矢野経済研究所は2017年10月、SiC(炭化ケイ素)などワイドバンドギャップ半導体単結晶市場(メーカー出荷金額)に関する調査結果を発表した。国内市場の予測は2017年の約96億円に対し、2023年は約153億円に拡大する見通しとなった。
調査したワイドバンドギャップ半導体単結晶は、次世代パワー半導体などの材料として注目されているSiCやGaN(窒化ガリウム)、Ga2O3(酸化ガリウム)、AlN(窒化アルミニウム)および、ダイヤモンドを対象としている。
これらワイドバンドギャップ半導体単結晶の国内出荷額は、2016年に88億2600万円と推計した。現在、主流となっているシリコンウエハーに比べると、その市場規模は1〜2%と小さいものの、着実にその応用が広がっているという。
2016年の材料別出荷額とその構成比は、SiCが49億5900万円で全体の56%と過半数を占める。GaNは35億5900万円で40%となった。Ga2O3とAlNは市場が立ち上がったばかりで需要はまだ小さく、ダイヤモンドも研究開発段階にとどまっている。
今後の市場規模について同社は、2017年に前年比108.8%の96億400万円となり、2018年は105億4300万円を見込む。2023年には152億9500万円と予測する。

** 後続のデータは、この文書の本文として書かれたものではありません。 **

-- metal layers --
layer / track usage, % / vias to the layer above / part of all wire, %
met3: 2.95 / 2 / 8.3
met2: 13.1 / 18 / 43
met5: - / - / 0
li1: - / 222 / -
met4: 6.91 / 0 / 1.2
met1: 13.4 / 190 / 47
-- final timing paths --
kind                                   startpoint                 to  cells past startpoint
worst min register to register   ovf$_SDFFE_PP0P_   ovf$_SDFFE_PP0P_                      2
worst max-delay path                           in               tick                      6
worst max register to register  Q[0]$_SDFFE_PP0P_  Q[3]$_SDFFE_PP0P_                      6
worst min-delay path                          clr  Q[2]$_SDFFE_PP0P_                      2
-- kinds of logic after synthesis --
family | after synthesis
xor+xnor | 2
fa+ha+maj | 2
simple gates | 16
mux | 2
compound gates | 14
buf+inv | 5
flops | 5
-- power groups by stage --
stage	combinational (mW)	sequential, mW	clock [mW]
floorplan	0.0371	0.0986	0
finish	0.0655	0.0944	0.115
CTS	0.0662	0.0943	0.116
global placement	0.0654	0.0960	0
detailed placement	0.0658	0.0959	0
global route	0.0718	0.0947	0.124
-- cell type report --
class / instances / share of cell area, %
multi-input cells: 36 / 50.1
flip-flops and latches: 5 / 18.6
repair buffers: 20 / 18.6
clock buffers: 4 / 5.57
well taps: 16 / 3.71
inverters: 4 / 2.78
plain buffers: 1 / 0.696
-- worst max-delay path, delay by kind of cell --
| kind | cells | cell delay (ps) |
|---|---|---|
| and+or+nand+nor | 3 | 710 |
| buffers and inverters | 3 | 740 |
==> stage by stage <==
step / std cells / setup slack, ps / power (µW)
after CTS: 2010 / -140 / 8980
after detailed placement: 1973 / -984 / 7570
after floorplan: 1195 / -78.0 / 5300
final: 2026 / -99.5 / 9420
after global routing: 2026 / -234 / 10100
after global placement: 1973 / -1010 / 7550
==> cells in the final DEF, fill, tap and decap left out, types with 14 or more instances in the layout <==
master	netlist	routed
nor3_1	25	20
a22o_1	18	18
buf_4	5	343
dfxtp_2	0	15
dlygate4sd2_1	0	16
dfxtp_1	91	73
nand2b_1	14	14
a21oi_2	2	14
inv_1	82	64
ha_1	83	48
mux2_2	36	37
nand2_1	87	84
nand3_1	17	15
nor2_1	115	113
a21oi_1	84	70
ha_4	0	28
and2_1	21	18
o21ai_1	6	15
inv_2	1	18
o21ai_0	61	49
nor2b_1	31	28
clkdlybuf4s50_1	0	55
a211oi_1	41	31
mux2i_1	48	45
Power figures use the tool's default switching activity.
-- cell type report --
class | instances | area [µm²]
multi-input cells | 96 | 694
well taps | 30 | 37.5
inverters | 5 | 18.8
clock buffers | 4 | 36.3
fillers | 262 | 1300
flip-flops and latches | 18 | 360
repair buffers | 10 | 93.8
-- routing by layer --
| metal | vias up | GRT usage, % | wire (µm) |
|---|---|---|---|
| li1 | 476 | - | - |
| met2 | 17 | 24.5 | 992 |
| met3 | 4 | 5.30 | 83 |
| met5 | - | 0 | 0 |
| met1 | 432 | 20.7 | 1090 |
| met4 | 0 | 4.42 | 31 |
## config.mk

```make
export PLATFORM = sky130hd
export DESIGN_NAME = i2c_sht40_target
export DESIGN_NICKNAME = d
export VERILOG_FILES = /design/src/rtl/i2c_sht40_target.sv
export SDC_FILE = /design/constraint.sdc
export NUM_CORES = 1
export LEC_CHECK = 0
export BUFFER_PORTS_ARGS = -buffer_cell sky130_fd_sc_hd__buf_2
export CORE_AREA = 2 2 115 83
export CTS_BUF_LIST = sky130_fd_sc_hd__clkbuf_8
export CTS_CLUSTER_DIAMETER = 200
export DETAILED_ROUTE_END_ITERATION = 8
export DIE_AREA = 0 0 117 85
export GPL_TIMING_DRIVEN = 0
export MAX_ROUTING_LAYER = met4
export PLACE_DENSITY = 0.68
export RECOVER_POWER = 50
export SKIP_CTS_REPAIR_TIMING = 1
export SLEW_MARGIN = 20
export SYNTH_ARGS = -nofsm -noshare
export SYNTH_HDL_FRONTEND = slang
export SYNTH_SLANG_ARGS = --single-unit
```

## constraint.sdc

```tcl
create_clock -name clk -period 2.2 [get_ports clk]
set_input_delay 0.33 -clock clk [delete_from_list [all_inputs] [get_ports clk]]
set_output_delay 0.33 -clock clk [all_outputs]
set_load 0.1 [all_outputs]
```

## src/rtl/i2c_sht40_target.sv

```systemverilog
// i2c_sht40_target: oversampled I2C target that emulates an SHT40 (6-byte T/RH frames).
// Optional macro I2C_TARGET_CRC_EN: frame bytes 2 and 5 carry CRC-8, otherwise 8'hFF.
module i2c_sht40_target #(
  parameter logic [6:0] TARGET_ADDR = 7'h44,
  parameter int         SYNC_STAGES = 2,
  parameter int         READ_BYTES  = 6
) (
  input  logic        clk,
  input  logic        rst_n,
  input  logic        Scl_In,
  input  logic        Sda_In,
  output logic        Sda_Pull_Low,
  input  logic [15:0] Temp_Data,
  input  logic [15:0] Hum_Data,
  output logic [7:0]  Cmd_Byte,
  output logic        Cmd_Valid,
  output logic        Busy
);

  // state      | meaning
  // IDLE       | bus ignored until START
  // ADDR       | shifting in 7-bit address + R/W
  // ADDR_ACK   | pulling SDA low for the address ACK
  // CMD        | shifting in a command byte
  // CMD_ACK    | pulling SDA low for the command ACK
  // TX         | driving frame bits on SCL falls
  // TX_ACK     | released, sampling master ACK/NACK
  // WAIT_STOP  | released, waiting for STOP or START
  typedef enum logic [2:0] {
    S_IDLE, S_ADDR, S_ADDR_ACK, S_CMD, S_CMD_ACK, S_TX, S_TX_ACK, S_WAIT_STOP
  } state_t;

  localparam int IDX_W = $clog2(READ_BYTES + 1);
  localparam logic [IDX_W-1:0] LAST_IDX = IDX_W'(READ_BYTES);

  logic [SYNC_STAGES-1:0] r_scl_sync, r_sda_sync;
  logic                   r_scl_d, r_sda_d;
  logic                   w_scl, w_sda, w_scl_rise, w_scl_fall, w_start, w_stop;

  state_t           r_state, w_state_nxt;
  logic [3:0]       r_bit_cnt, w_bit_cnt_nxt;
  logic [7:0]       r_shift, w_shift_nxt;
  logic [IDX_W-1:0] r_byte_idx, w_byte_idx_nxt;
  logic [47:0]      r_frame, w_frame_nxt;
  logic [7:0]       r_cmd_byte, w_cmd_byte_nxt;
  logic             r_cmd_valid, w_cmd_valid_nxt;
  logic             r_sda_pull, w_sda_pull_nxt;
  logic             r_busy, w_busy_nxt;
  logic [7:0]       w_tx_byte, w_crc_t, w_crc_h;
  logic             w_addr_hit;

  always_ff @(posedge clk or negedge rst_n) begin
    if (!rst_n) begin
      r_scl_sync <= '1;
      r_sda_sync <= '1;
      r_scl_d    <= 1'b1;
      r_sda_d    <= 1'b1;
    end else begin
      r_scl_sync <= {r_scl_sync[SYNC_STAGES-2:0], Scl_In};
      r_sda_sync <= {r_sda_sync[SYNC_STAGES-2:0], Sda_In};
      r_scl_d    <= w_scl;
      r_sda_d    <= w_sda;
    end
  end

  assign w_scl      = r_scl_sync[SYNC_STAGES-1];
  assign w_sda      = r_sda_sync[SYNC_STAGES-1];
  assign w_scl_rise = w_scl & ~r_scl_d;
  assign w_scl_fall = ~w_scl & r_scl_d;
  assign w_start    = r_sda_d & ~w_sda & w_scl & r_scl_d;
  assign w_stop     = ~r_sda_d & w_sda & w_scl & r_scl_d;
  assign w_addr_hit = (r_shift[7:1] == TARGET_ADDR);

`ifdef I2C_TARGET_CRC_EN
  function automatic logic [7:0] crc8(input logic [15:0] d);
    logic [7:0] c;
    c = 8'hFF;
    for (int i = 15; i >= 0; i--) begin
      c = (c[7] ^ d[i]) ? ((c << 1) ^ 8'h31) : (c << 1);
    end
    return c;
  endfunction
  assign w_crc_t = crc8(Temp_Data);
  assign w_crc_h = crc8(Hum_Data);
`else
  assign w_crc_t = 8'hFF;
  assign w_crc_h = 8'hFF;
`endif

  // Indices past the frame (saturated) read as all-ones, i.e. SDA released.
  always_comb begin
    w_tx_byte = 8'hFF;
    for (int i = 0; i < 6; i++) begin
      if (i < READ_BYTES && r_byte_idx == IDX_W'(i)) w_tx_byte = r_frame[47-8*i -: 8];
    end
  end

  always_ff @(posedge clk or negedge rst_n) begin
    if (!rst_n) begin
      r_state     <= S_IDLE;
      r_bit_cnt   <= '0;
      r_shift     <= '0;
      r_byte_idx  <= '0;
      r_frame     <= '0;
      r_cmd_byte  <= '0;
      r_cmd_valid <= 1'b0;
      r_sda_pull  <= 1'b0;
      r_busy      <= 1'b0;
    end else begin
      r_state     <= w_state_nxt;
      r_bit_cnt   <= w_bit_cnt_nxt;
      r_shift     <= w_shift_nxt;
      r_byte_idx  <= w_byte_idx_nxt;
      r_frame     <= w_frame_nxt;
      r_cmd_byte  <= w_cmd_byte_nxt;
      r_cmd_valid <= w_cmd_valid_nxt;
      r_sda_pull  <= w_sda_pull_nxt;
      r_busy      <= w_busy_nxt;
    end
  end

  always_comb begin
    w_state_nxt = r_state;
    if (w_start) w_state_nxt = S_ADDR;
    else if (w_stop) w_state_nxt = S_IDLE;
    else begin
      case (r_state)
        S_ADDR:     if (w_scl_fall && r_bit_cnt == 4'd8) w_state_nxt = w_addr_hit ? S_ADDR_ACK : S_IDLE;
        S_ADDR_ACK: if (w_scl_fall) w_state_nxt = r_shift[0] ? S_TX : S_CMD;
        S_CMD:      if (w_scl_fall && r_bit_cnt == 4'd8) w_state_nxt = S_CMD_ACK;
        S_CMD_ACK:  if (w_scl_fall) w_state_nxt = S_CMD;
        S_TX:       if (w_scl_fall && r_bit_cnt == 4'd8) w_state_nxt = S_TX_ACK;
        S_TX_ACK:   if (w_scl_rise) w_state_nxt = w_sda ? S_WAIT_STOP : S_TX;
        default: ;
      endcase
    end
  end

  always_comb begin
    w_bit_cnt_nxt   = r_bit_cnt;
    w_shift_nxt     = r_shift;
    w_byte_idx_nxt  = r_byte_idx;
    w_frame_nxt     = r_frame;
    w_cmd_byte_nxt  = r_cmd_byte;
    w_cmd_valid_nxt = 1'b0;
    w_sda_pull_nxt  = r_sda_pull;
    w_busy_nxt      = r_busy;
    if (w_start) begin
      w_sda_pull_nxt = 1'b0;
      w_bit_cnt_nxt  = '0;
    end else if (w_stop) begin
      w_sda_pull_nxt = 1'b0;
    end else begin
      case (r_state)
        S_ADDR, S_CMD: begin
          if (w_scl_rise && r_bit_cnt != 4'd8) begin
            w_shift_nxt   = {r_shift[6:0], w_sda};
            w_bit_cnt_nxt = r_bit_cnt + 4'd1;
          end else if (w_scl_fall && r_bit_cnt == 4'd8) begin
            w_bit_cnt_nxt = '0;
            if (r_state == S_CMD) begin
              w_cmd_byte_nxt  = r_shift;
              w_cmd_valid_nxt = 1'b1;
              w_sda_pull_nxt  = 1'b1;
            end else if (w_addr_hit) begin
              w_sda_pull_nxt = 1'b1;
              w_busy_nxt     = 1'b1;
            end
          end
        end
        S_ADDR_ACK: if (w_scl_fall) begin
          if (r_shift[0]) begin
            // Frame is captured here so all six bytes come from one coherent sample.
            w_frame_nxt    = {Temp_Data, w_crc_t, Hum_Data, w_crc_h};
            w_byte_idx_nxt = '0;
            w_sda_pull_nxt = (READ_BYTES > 0) ? ~Temp_Data[15] : 1'b0;
            w_bit_cnt_nxt  = 4'd1;
          end else begin
            w_sda_pull_nxt = 1'b0;
            w_bit_cnt_nxt  = '0;
          end
        end
        S_CMD_ACK: if (w_scl_fall) w_sda_pull_nxt = 1'b0;
        S_TX: if (w_scl_fall) begin
          if (r_bit_cnt == 4'd8) w_sda_pull_nxt = 1'b0;
          else begin
            w_sda_pull_nxt = ~w_tx_byte[~r_bit_cnt[2:0]];
            w_bit_cnt_nxt  = r_bit_cnt + 4'd1;
          end
        end
        S_TX_ACK: if (w_scl_rise) begin
          w_bit_cnt_nxt = '0;
          if (!w_sda && r_byte_idx != LAST_IDX) w_byte_idx_nxt = r_byte_idx + IDX_W'(1);
        end
        default: w_sda_pull_nxt = 1'b0;
      endcase
    end
    if (w_state_nxt == S_IDLE) w_busy_nxt = 1'b0;
  end

  assign Sda_Pull_Low = r_sda_pull;
  assign Cmd_Byte     = r_cmd_byte;
  assign Cmd_Valid    = r_cmd_valid;
  assign Busy         = r_busy;

endmodule

```

# Word-level counts from Yosys, hierarchy flattened
# Index checks and enable logic that the tools add are counted.
op_classes:
  n_mux: 60
  n_addsub: 2
  n_eq_ne: 36
  n_reduce_logical: 19
  n_bitwise: 18
  n_lt_le_gt_ge: 1
op_table:
  columns: ["operator", "n"]
  rows:
  - ["$mux 8", 6]
  - ["$mux 3", 13]
  - ["$mux 4", 8]
  - ["$ne 4x4->1 const B", 7]
  - ["$reduce_and 7->1", 4]
  - ["$mux 1", 26]
  - ["$ne 3x3->1 const B", 6]
  - ["$pmux 3 s6", 1]
  - ["$pmux 4 s4", 1]
  - ["$eq 3x3->1 const B", 5]
  - ["$eq 3x2->1 const B", 4]
  - ["$ne 2x2->1 const B", 5]
  - ["$not 1->1", 9]
  - ["$and 1x1->1", 8]
  - ["$ne 2x1->1 const B", 4]
  - ["$reduce_bool 2->1", 4]
  - ["$eq 7x7->1 const B", 1]
  - ["$eq 3x1->1 const B", 2]
  - ["$logic_not 3->1", 2]
  - ["$pmux 3 s2", 1]
  - ["$reduce_and 6->1", 1]
  - ["$ne 5x5->1 const B", 1]
  - ["$pmux 1 s5", 1]
  - ["$reduce_and 5->1", 1]
  - ["12 further kinds", 15]
word_totals:
  regBits: 83
  out_inout_bits: 11

# Logic depth before layout (Yosys ltp)
depth:
  depth_word: 15
  depth_mapped: 9

# Worst setup path after synthesis
# OpenSTA, ideal clock, no wires.
synth_timing:
  path_type: "flip-flop to flip-flop"
  startpoint: "reg r_bit_cnt[0]"
  endpoint: "reg r_bit_cnt[3]"
  path_stages_with_launch: 10
  setup_time_ns: 0.087
  path_buffers: 1
  arrival_time_ns: 1.992
  path_slack_ns: 0.121
  t_required_ns: 2.113
  cell_sequence: "dfrtp_1 buf_2 inv_1 ha_1 nand3b_2 nand2_1 o21ai_1 a32oi_2 or4_1 o211ai_1"
synth_between:
  elab_chain_cells: 6
  word_cells_on_any_way: 14
synth_rtl:
  columns: ["element", "line_no", "source"]
  rows:
  - ["start, declared", "41", "logic [3:0] r_bit_cnt, w_bit_cnt_nxt;"]
  - ["start signal, assigned", "111", "r_bit_cnt <= w_bit_cnt_nxt;"]
  - ["$add 4x1->4 / $ne 4x4->1 (equally long branches)", "158, 188, 156", null]
  - ["$mux 4 / $logic_and 1x1->1 (equally long branches)", "185, 156", null]
  - ["$mux 4 (on tied branches)", "184, 156", null]
  - ["$pmux 4 s4", "154", "case (r_state)"]
  - ["$mux 4", "151", "end else if (w_stop) begin"]
  - ["$mux 4", "148", "if (w_start) begin"]
# Several ways; a longest one is shown, not always the timed one. The select of a mux whose other input is x is not followed.
# A chain may end at the register's enable or synchronous reset.

# Worst setup path after layout
layout_timing:
  startpoint: "reg r_bit_cnt[0]"
  endpoint: "reg r_cmd_byte[4] (netlist: Cmd_Byte[4])"
layout_between:
  elab_chain_cells: 4
  word_cells_on_any_way: 6
layout_rtl:
  columns: ["element", "line_no", "source"]
  rows:
  - ["$ne 4x4->1", "156", "if (w_scl_rise && r_bit_cnt != 4'd8) begin"]
  - ["$logic_and 1x1->1", "156", null]
  - ["$not 1->1 (no source line)", null, null]
  - ["$reduce_and 6->1 (no source line) (*)", null, null]
  - ["end signal, assigned", "115", "r_cmd_byte <= w_cmd_byte_nxt;"]
  - ["end, declared", "45", "logic [7:0] r_cmd_byte, w_cmd_byte_nxt;"]
# Mark *: on every way between the ends. The rest lies on a longest branch, timed or not.

==> impl_metrics.ini <==
[min_path]
worstHoldPathType = in -> reg
whs_path_depth = 1

[global_route]
overflow = 0
grtUsageMet2_pct = 23.49
use_met3_pct = 4.714
grt_pass1_wl_um = 13210
antenna_found_initial = 0
met1_usage_pct = 25.72
track_usage_pct = 17.63
grt_pass1_vias = 2609
top_usage_layer = met1
grt_max_degree = 41

[routing]
ant_nets = 0
drc = 0
wl_per_cell_um = 16.27
routed_via_density = 5.398
drtIter0Drc = 189
dr_total_vias = 2688
drt_pass1_iterations = 5
wl_um = 8100

[finish]
fin_area_um2 = 4188
nets = 412
antenna_cells = 0
area_growth_pct = 20.83
drive_gt1_share_pct = 41.71

[pwr]
ir_drop_v = 0.0003395
leakage_nw = 1.869
power_per_cell_area_nw_per_um2 = 714.3
p_comb_share_pct = 15.5
seq_power_share_pct = 49.3
switching_share_pct = 27.16
switchingPower_w = 0.0008124
clkPwrFrac_pct = 35.2
p_int_w = 0.002179

[timing]
worst_slack_ns = 0.06416
max_freq_mhz = 468.2
drv_slew = 0
hold_viol_final = 0
period_share_pct = 97.08
final-setup-viol-count = 0
worst_hold_slack_ns = 0.08148
finClkSkew_ns = 0.01017
worst_pin_slew_ns = 0.7176
min_period_ns = 2.136
relSlewSlack_pct = 52.16

[logic_synthesis]
syn_nets = 349
synthCells = 306
ys_types = 59
syn_area_per_cell_um2 = 11.33
synth_seq_area_share_pct = 49.31
yosys_warnings = 0
synth_edf_count = 0
ys_seq_elements = 68
syn_area_um2 = 3466
async_flop_share_pct = 100.0
synth_ff_type = dfrtp_1

[clock_network]
clock_latency_ns = 0.35
cts.reportedPaths.clkPinSlew_ns = 0.08
cts_buffers = 9
cts.sinks = 68
clk_path_buf_depth = 2
root_buffer = clkbuf_8
tritoncts = done
htree_levels = 3

[setup_path]
path_class = reg -> reg
arrival_ns = 2.36
crit_path_end_kind = flop
cp.required_ns = 2.43
cp-start-kind = flop
r2r_cells = 8
cp_max_fo = 10

[floorplanning]
start_util_pct = 38.99
core_area_um2 = 8890
fp-row-count = 29
dieArea_um2 = 9945
die_y_um = 85
pin_count = 47
die_x_um = 117

[status]
status = completed

[placement]
port_buffers = 46
gp_congestion = 0.8912
post_dp_cell_area_um2 = 3874
dp_hpwl_um = 5619
preCtsSetupSlack_ns = -0.1665

[job]
drv_cap = 0
layout by cell type, fill, tap and decap left out, types with 4 or more instances in the layout:
| master | Yosys | layout |
|---|---|---|
| buf_4 | 3 | 9 |
| nand2b_1 | 6 | 5 |
| inv_1 | 14 | 14 |
| ha_1 | 7 | 5 |
| o31ai_1 | 5 | 5 |
| clkbuf_8 | 0 | 11 |
| buf_2 | 11 | 54 |
| nand3_1 | 8 | 8 |
| nor2_1 | 6 | 5 |
| a21oi_1 | 11 | 11 |
| o211ai_1 | 6 | 6 |
| dfrtp_1 | 62 | 59 |
| nor2b_1 | 4 | 4 |
| dfstp_2 | 6 | 5 |
| nand2_1 | 26 | 26 |
| mux2_2 | 47 | 47 |
| o22ai_1 | 4 | 4 |
| o21ai_0 | 12 | 12 |
| a31oi_1 | 7 | 7 |
worst max-delay path: stages (launching register included):
cell and delay [ns]:
dfrtp_1 0.42, buf_6 0.15, inv_2 0.11, ha_4 0.16
and3b_2 0.20, nand2_1 0.09, or3_1 0.36, buf_2 0.21
mux2_2 0.30
worst paths after layout:
| check | from | slack, ns | end |
|---|---|---|---|
| min reg2reg | r_scl_sync[0]$_DFF_PN1_ | 0.36 | r_scl_sync[1]$_DFF_PN1_ |
| max | r_bit_cnt[0]$_DFFE_PN0P_ | 0.06 | Cmd_Byte[4]$_DFFE_PN0P_ |
| max reg2reg | r_bit_cnt[0]$_DFFE_PN0P_ | 0.06 | Cmd_Byte[4]$_DFFE_PN0P_ |
| min | Sda_In | 0.08 | r_sda_sync[0]$_DFF_PN1_ |
| max in group asynchronous | rst_n | 0.53 | r_bit_cnt[1]$_DFFE_PN0P_ |
| min in group asynchronous | rst_n | 0.57 | Cmd_Byte[3]$_DFFE_PN0P_ |
flip-flops by register name, indices dropped and copies added (netlist names):
name and cells:
r_state 3, r_frame 33, Busy 1, r_sda_sync 2
Cmd_Valid 1, r_bit_cnt 4, r_scl_sync 2, r_scl_d 1
r_sda_d 1, Cmd_Byte 8, r_shift 8, Sda_Pull_Low 1
r_byte_idx 3
area by class of cell:
type | count | area, µm²
multi-input combinational | 204 | 1663
clock inverter | 5 | 51.30
fill | 834 | 4702
sequential | 68 | 1713
buffer | 18 | 108.9
tap | 124 | 155.1
clock buffer | 11 | 151.4
inverter | 14 | 52.55
timing repair buffer | 54 | 292.8
cells in the mapped netlist (6+ instances only):
| cell type | number | area share, % |
|---|---|---|
| buf_2 | 11 | 1.6 |
| o211ai_1 | 6 | 1.3 |
| a21oi_1 | 11 | 1.6 |
| inv_1 | 14 | 1.5 |
| dfrtp_1 | 62 | 45 |
| dfstp_2 | 6 | 4.5 |
| nor2_1 | 6 | 0.65 |
| o21ai_0 | 12 | 1.7 |
| mux2_2 | 47 | 15 |
| nand2b_1 | 6 | 1.1 |
| a31oi_1 | 7 | 1.3 |
| nand3_1 | 8 | 1.2 |
| ha_1 | 7 | 2.5 |
| nand2_1 | 26 | 2.8 |
stage by stage:
| stage | total power, W | cells | setup TNS, ns | utilization (%) |
|---|---|---|---|---|
| final | 0.002991 | 498 | 0 | 47.11 |
| after global routing | 0.003141 | 498 | -0.006500 | 47.11 |
| after CTS | 0.002965 | 493 | -2.027 | 45.86 |
| after detailed placement | 0.001905 | 477 | -1.604 | 43.57 |
| after global placement | 0.001884 | 476 | -1.244 | 43.32 |
| after floorplan | 0.001740 | 306 | 0 | - |
power groups by stage:
| stage | Clock (W) | Combinational (W) | Sequential, W |
|---|---|---|---|
| 2_1_floorplan | 0 | 0.000291 | 0.00145 |
| 3_3_place_gp | 0 | 0.000406 | 0.00148 |
| 3_5_place_dp | 0 | 0.000418 | 0.00149 |
| 4_1_cts | 0.00108 | 0.000422 | 0.00146 |
| 5_1_grt | 0.00114 | 0.000515 | 0.00149 |
| 6_report | 0.00105 | 0.000464 | 0.00147 |
logic make-up (layout without fill, tap and decap cells):
family                     Yosys count  in the layout  share of synthesized area, %
AOI/OAI and AO/OA                   76             76                         15.49
buffers and inverters               34            102                         4.621
DFF                                 68             68                         49.31
muxes                               50             50                         16.86
xor gates and xnor gates             2              2                        0.5055
and+or+nand+nor                     69             69                         10.69
adders and majority gates            7              7                         2.527
per-layer routing:
layer  routed length [µm]  part of all wire (%)
met2                 3645                    45
met5                    0                     0
met4                  137                   1.7
met3                  553                   6.8
met1                 3764                    46
Note: power is estimated with default switching activity, not from simulation.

2023年の材料別構成比は、SiCが57%(87億4900万円)を占め、GaNは31%(46億9700万円)となる予測だ。また、Ga2O3の構成比は6%(8億7200万円)、AlNは4%(6億4500万円)まで高まるという。ダイヤモンドは2%(3億3200万円)で、2023年以降に本格的な需要期を迎えると予測した。
ワイドバンドギャップ半導体単結晶市場を予測するにあたって同社は、SiCを中心に2020年以降に車載システムへの採用が成長のカギを握るとみている。車載用途は単結晶製品としての信頼性と、安定した供給を可能とする量産技術の確立が必須となるアプリケーションだからである。加えて量産効果による製造コストの低減も期待できるとみている。
市場拡大に向けて、技術課題もいくつか挙げた。材料基板サイズの大口径化技術や結晶欠陥が極めて少ない高品質の単結晶製造技術、そして半導体チップやモジュールにするための製造技術などである。
今回の調査は、2017年4〜9月に実施。ワイドバンドギャップ半導体単結晶メーカーや研究機関などに対して、同社専門研究員による直接面談などを行った。